Collected data entries
'''
`config.mk`:
```
export PLATFORM = sky130hd
export DESIGN_NAME = delimited_frame_extractor_flat
export DESIGN_NICKNAME = d
export VERILOG_FILES = /design/src/dfe_pkg.sv /design/src/dfe_if.sv /design/src/dfe_core.sv /design/src/dfe_result_fifo.sv /design/src/delimited_frame_extractor.sv /design/src/flat_wrapper.sv
export SDC_FILE = /design/constraint.sdc
export NUM_CORES = 1
export LEC_CHECK = 0
export BUFFER_PORTS_ARGS = -buffer_cell sky130_fd_sc_hd__buf_2
export CAP_MARGIN = 40
export CORE_ASPECT_RATIO = 0.7
export CORE_UTILIZATION = 46
export CTS_CLUSTER_DIAMETER = 80
export DETAILED_ROUTE_END_ITERATION = 10
export MAX_ROUTING_LAYER = met4
export PLACE_DENSITY = 0.61
export SLEW_MARGIN = 5
export SYNTH_ARGS = -nofsm -noshare
export SYNTH_HDL_FRONTEND = slang
export SYNTH_SLANG_ARGS = --single-unit
export TNS_END_PERCENT = 30
```
`constraint.sdc`:
```
create_clock -name clk -period 11.5 [get_ports clk]
set_input_delay 1.725 -clock clk [delete_from_list [all_inputs] [get_ports clk]]
set_output_delay 1.725 -clock clk [all_outputs]
set_load 0.02 [all_outputs]
```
'''
**EXERCISE DESCRIPTION:** Output the data once more, exactly as given.

**RESPONSE TO THE EXERCISE:**
`config.mk`:
```
export PLATFORM = sky130hd
export DESIGN_NAME = delimited_frame_extractor_flat
export DESIGN_NICKNAME = d
export VERILOG_FILES = /design/src/dfe_pkg.sv /design/src/dfe_if.sv /design/src/dfe_core.sv /design/src/dfe_result_fifo.sv /design/src/delimited_frame_extractor.sv /design/src/flat_wrapper.sv
export SDC_FILE = /design/constraint.sdc
export NUM_CORES = 1
export LEC_CHECK = 0
export BUFFER_PORTS_ARGS = -buffer_cell sky130_fd_sc_hd__buf_2
export CAP_MARGIN = 40
export CORE_ASPECT_RATIO = 0.7
export CORE_UTILIZATION = 46
export CTS_CLUSTER_DIAMETER = 80
export DETAILED_ROUTE_END_ITERATION = 10
export MAX_ROUTING_LAYER = met4
export PLACE_DENSITY = 0.61
export SLEW_MARGIN = 5
export SYNTH_ARGS = -nofsm -noshare
export SYNTH_HDL_FRONTEND = slang
export SYNTH_SLANG_ARGS = --single-unit
export TNS_END_PERCENT = 30
```
`constraint.sdc`:
```
create_clock -name clk -period 11.5 [get_ports clk]
set_input_delay 1.725 -clock clk [delete_from_list [all_inputs] [get_ports clk]]
set_output_delay 1.725 -clock clk [all_outputs]
set_load 0.02 [all_outputs]
```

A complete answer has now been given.